Recorded data ::
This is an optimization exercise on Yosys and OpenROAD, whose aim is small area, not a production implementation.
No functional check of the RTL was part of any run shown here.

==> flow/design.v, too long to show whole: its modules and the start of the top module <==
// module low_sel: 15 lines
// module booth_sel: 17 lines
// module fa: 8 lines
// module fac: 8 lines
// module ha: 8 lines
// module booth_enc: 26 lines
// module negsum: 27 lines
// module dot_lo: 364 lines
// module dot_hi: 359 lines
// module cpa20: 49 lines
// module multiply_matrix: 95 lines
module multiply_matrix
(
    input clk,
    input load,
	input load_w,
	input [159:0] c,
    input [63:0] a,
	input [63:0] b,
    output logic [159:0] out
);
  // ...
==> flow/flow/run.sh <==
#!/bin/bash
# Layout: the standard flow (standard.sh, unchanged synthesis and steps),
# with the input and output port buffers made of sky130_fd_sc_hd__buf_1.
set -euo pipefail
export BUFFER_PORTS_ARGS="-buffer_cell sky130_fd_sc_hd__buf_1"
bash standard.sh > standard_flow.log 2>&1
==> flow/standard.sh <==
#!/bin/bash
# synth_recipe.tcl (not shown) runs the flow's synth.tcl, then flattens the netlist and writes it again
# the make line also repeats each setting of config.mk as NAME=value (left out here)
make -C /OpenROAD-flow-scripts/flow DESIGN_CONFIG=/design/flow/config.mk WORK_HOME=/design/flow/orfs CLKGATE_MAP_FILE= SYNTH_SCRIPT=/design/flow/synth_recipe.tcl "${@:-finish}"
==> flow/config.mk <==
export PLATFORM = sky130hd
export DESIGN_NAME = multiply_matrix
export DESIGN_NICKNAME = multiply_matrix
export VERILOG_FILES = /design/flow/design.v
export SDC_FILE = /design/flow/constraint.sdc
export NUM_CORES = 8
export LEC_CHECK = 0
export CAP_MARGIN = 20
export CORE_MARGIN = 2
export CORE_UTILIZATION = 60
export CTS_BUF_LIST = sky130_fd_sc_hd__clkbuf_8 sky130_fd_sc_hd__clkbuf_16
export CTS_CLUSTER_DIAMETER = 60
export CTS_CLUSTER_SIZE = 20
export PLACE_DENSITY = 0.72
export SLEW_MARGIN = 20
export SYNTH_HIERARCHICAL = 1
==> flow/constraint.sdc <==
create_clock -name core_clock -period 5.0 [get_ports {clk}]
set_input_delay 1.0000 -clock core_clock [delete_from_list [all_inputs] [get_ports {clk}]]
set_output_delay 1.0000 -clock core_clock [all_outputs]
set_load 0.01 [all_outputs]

---

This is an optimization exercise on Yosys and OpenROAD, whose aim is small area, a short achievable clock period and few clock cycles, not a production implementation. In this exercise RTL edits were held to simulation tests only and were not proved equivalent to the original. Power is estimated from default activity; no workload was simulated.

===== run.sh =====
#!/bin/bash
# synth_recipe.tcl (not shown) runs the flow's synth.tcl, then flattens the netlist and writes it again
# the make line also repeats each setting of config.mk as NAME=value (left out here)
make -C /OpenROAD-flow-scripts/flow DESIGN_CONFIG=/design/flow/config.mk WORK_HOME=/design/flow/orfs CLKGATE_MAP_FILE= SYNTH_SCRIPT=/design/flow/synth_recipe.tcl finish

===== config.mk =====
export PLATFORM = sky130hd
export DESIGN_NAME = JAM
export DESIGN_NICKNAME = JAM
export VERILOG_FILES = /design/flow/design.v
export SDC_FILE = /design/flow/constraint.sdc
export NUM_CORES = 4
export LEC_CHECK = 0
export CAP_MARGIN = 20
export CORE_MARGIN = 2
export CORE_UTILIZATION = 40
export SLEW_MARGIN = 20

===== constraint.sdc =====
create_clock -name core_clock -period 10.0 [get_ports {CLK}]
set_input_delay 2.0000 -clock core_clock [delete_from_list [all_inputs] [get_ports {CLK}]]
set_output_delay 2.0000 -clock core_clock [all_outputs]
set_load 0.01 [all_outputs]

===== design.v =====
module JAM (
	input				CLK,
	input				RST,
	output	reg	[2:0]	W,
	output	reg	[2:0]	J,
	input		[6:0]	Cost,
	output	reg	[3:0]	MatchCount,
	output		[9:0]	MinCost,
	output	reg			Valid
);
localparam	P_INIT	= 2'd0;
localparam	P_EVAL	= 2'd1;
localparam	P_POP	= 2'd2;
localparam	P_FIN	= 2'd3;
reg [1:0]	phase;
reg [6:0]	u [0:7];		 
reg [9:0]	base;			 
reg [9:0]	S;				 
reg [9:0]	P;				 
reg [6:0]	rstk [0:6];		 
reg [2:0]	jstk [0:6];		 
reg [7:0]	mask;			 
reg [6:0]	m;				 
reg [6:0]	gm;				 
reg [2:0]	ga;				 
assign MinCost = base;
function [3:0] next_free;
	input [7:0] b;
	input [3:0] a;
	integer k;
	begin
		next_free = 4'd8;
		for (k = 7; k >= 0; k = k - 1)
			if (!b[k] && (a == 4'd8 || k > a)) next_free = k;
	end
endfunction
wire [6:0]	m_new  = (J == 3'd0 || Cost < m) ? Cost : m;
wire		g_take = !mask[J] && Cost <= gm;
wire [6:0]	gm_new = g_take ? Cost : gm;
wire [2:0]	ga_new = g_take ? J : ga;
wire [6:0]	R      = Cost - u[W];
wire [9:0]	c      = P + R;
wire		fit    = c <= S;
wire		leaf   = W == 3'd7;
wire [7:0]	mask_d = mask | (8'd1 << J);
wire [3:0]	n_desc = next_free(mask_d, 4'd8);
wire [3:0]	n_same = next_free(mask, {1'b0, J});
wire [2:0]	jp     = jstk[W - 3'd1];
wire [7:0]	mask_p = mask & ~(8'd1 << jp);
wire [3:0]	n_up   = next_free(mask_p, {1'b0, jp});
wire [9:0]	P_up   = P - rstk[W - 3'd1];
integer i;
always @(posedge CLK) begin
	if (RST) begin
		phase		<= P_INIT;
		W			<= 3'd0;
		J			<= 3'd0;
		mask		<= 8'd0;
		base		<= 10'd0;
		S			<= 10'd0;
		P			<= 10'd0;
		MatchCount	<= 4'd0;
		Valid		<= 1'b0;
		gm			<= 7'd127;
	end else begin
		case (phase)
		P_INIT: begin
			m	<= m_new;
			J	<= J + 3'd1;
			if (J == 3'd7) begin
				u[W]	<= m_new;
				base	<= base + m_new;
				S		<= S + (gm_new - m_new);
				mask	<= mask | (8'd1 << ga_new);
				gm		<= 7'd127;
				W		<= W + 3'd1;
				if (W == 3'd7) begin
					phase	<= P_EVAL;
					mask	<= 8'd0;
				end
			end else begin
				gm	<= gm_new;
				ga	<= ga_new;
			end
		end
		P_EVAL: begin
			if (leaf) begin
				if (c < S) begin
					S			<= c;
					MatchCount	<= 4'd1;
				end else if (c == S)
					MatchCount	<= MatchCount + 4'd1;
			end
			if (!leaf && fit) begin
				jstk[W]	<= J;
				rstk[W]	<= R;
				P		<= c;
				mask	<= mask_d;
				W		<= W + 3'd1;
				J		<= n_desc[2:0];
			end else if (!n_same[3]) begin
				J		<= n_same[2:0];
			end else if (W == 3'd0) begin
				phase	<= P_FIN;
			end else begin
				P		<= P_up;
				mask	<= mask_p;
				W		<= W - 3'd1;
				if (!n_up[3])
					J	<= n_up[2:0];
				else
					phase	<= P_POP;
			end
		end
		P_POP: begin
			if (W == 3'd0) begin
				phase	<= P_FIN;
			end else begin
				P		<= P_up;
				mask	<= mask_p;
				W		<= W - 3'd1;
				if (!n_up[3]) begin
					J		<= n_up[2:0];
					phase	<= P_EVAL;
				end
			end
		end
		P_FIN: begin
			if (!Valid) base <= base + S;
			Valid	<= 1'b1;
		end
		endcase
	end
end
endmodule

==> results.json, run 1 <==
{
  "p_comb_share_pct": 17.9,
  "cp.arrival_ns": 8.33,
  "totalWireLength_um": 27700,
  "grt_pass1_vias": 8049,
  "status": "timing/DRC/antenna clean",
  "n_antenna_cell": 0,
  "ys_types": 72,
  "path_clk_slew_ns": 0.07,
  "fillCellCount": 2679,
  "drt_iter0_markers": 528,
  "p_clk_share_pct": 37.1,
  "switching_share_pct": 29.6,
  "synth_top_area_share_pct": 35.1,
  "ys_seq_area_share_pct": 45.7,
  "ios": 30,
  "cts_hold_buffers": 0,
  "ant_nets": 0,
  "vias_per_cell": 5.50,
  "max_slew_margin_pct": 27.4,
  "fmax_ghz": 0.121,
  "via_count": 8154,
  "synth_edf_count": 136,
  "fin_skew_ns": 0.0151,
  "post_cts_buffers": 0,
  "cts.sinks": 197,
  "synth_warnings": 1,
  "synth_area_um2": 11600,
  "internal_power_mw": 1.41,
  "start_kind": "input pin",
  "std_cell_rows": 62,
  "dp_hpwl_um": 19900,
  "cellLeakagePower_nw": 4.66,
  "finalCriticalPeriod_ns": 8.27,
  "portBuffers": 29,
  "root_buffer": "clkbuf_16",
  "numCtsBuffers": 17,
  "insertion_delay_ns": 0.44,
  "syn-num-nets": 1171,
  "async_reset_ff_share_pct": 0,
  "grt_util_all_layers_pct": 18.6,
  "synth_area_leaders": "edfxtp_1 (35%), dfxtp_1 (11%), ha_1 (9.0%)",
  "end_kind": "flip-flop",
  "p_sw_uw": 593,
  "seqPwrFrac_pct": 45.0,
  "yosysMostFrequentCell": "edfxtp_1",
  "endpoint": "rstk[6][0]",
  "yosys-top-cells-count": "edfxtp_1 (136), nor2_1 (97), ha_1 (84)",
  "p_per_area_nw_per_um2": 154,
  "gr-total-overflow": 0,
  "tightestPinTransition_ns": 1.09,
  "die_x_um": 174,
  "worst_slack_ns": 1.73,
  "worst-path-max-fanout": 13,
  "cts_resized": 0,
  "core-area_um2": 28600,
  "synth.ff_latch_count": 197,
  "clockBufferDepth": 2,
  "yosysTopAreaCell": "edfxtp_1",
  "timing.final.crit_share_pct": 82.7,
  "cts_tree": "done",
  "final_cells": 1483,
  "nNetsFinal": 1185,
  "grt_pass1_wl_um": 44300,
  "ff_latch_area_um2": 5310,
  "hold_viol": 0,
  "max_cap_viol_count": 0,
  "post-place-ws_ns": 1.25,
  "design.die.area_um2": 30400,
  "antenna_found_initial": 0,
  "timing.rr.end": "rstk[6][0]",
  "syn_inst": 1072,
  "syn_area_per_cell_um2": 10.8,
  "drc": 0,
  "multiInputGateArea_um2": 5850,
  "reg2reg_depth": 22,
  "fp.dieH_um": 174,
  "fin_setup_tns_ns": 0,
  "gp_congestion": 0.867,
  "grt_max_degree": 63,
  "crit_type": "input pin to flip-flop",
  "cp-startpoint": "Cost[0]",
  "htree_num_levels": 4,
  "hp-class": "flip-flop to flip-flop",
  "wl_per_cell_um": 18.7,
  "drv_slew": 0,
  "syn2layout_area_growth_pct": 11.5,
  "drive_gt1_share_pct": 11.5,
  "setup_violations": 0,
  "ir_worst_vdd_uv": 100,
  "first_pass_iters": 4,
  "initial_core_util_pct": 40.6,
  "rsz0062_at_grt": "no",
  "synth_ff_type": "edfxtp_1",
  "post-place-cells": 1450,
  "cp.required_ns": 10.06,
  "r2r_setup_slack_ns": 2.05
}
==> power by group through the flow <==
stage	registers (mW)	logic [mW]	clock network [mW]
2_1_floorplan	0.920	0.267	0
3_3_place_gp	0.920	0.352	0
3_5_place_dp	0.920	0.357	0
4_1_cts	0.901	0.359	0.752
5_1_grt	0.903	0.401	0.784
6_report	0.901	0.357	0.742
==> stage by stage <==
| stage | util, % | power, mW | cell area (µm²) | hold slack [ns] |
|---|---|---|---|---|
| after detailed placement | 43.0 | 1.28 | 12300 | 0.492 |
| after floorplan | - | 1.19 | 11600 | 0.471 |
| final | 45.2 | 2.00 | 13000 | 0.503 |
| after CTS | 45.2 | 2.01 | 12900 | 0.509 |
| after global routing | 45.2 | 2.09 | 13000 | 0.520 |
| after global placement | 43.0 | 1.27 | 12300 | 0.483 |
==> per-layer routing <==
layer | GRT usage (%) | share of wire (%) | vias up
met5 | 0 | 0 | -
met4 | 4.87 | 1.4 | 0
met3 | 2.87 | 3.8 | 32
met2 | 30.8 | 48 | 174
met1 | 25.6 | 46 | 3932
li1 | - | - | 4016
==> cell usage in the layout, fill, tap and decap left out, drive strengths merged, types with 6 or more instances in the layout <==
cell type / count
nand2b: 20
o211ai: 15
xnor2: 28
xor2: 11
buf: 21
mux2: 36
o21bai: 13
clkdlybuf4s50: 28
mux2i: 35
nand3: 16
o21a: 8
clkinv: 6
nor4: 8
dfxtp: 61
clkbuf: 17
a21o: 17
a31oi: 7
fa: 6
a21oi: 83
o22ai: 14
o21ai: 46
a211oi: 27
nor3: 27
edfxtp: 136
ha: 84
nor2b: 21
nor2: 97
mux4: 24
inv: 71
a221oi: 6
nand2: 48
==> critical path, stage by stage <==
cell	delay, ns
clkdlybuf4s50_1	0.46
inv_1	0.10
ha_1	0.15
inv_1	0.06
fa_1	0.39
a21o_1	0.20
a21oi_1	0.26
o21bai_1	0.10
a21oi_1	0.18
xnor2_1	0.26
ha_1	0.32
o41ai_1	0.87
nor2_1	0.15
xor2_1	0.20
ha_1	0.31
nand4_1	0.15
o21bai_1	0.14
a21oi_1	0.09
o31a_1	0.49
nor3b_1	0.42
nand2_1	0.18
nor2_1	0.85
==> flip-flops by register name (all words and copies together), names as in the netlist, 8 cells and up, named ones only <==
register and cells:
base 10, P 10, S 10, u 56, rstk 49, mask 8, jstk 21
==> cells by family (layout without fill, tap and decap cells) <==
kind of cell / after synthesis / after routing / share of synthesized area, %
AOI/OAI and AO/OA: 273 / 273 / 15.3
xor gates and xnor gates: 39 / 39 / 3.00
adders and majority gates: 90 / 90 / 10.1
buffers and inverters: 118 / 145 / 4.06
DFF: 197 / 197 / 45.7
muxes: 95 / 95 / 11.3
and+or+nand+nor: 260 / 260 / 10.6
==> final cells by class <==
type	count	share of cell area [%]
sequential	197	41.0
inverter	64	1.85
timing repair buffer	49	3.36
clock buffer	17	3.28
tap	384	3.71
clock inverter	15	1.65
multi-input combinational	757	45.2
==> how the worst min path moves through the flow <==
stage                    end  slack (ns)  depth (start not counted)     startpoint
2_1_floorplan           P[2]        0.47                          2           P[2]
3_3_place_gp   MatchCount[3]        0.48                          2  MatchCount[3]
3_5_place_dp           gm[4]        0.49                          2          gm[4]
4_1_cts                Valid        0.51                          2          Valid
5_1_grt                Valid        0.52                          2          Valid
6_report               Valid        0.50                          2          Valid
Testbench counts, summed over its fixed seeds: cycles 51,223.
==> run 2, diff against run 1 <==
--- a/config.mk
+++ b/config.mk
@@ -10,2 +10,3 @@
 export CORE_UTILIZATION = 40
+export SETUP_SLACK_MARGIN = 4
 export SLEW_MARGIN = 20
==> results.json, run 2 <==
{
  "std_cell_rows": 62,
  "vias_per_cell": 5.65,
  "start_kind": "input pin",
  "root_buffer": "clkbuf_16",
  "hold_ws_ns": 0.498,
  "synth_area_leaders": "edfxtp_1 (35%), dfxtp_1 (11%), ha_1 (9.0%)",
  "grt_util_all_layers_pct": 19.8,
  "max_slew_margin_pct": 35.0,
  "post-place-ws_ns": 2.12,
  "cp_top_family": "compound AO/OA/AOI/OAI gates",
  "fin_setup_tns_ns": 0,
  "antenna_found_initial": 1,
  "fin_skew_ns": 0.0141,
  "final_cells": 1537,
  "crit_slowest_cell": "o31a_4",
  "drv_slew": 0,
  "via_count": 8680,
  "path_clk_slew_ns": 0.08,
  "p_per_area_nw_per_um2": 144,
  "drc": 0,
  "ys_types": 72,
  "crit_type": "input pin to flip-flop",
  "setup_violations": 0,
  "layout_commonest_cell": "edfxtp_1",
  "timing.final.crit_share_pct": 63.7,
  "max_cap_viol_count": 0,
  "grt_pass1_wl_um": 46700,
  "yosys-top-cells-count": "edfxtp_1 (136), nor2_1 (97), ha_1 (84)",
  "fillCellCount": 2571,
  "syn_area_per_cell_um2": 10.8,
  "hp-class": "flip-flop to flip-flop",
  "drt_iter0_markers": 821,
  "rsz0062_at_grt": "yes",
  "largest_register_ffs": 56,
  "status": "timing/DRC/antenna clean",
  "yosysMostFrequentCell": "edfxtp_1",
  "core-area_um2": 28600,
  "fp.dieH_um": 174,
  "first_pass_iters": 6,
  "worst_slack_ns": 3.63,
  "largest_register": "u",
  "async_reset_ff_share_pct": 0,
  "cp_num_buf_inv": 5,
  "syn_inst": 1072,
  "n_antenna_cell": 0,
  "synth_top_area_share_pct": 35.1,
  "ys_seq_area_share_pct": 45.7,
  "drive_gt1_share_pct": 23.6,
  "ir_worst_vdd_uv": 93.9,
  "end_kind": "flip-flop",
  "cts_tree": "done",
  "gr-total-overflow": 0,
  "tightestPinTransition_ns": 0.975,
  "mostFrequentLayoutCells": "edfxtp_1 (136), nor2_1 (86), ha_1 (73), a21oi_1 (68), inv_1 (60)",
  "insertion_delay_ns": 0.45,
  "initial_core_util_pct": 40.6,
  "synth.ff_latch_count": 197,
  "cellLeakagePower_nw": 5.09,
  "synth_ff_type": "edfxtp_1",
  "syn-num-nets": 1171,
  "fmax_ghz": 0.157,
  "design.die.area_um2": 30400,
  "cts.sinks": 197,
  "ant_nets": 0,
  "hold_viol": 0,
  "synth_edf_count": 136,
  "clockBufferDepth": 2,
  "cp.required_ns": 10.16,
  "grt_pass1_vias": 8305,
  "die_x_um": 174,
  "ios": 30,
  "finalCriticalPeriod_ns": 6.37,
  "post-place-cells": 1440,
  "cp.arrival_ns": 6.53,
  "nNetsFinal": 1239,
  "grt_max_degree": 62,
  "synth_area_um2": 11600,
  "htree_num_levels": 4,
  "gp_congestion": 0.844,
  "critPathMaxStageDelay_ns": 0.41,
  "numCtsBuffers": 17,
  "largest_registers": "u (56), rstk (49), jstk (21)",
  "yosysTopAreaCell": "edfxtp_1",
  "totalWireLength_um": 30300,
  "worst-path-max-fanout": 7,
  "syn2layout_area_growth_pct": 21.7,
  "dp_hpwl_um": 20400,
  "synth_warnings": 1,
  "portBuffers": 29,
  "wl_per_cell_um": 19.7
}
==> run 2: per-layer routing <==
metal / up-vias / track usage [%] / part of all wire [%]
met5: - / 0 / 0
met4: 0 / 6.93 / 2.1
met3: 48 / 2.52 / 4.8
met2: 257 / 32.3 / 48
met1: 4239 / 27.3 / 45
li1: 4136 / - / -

About this exercise :: Look through the records and gather every line containing "gates".

Solution to the exercise ::
xor gates and xnor gates: 39 / 39 / 3.00
adders and majority gates: 90 / 90 / 10.1
  "cp_top_family": "compound AO/OA/AOI/OAI gates",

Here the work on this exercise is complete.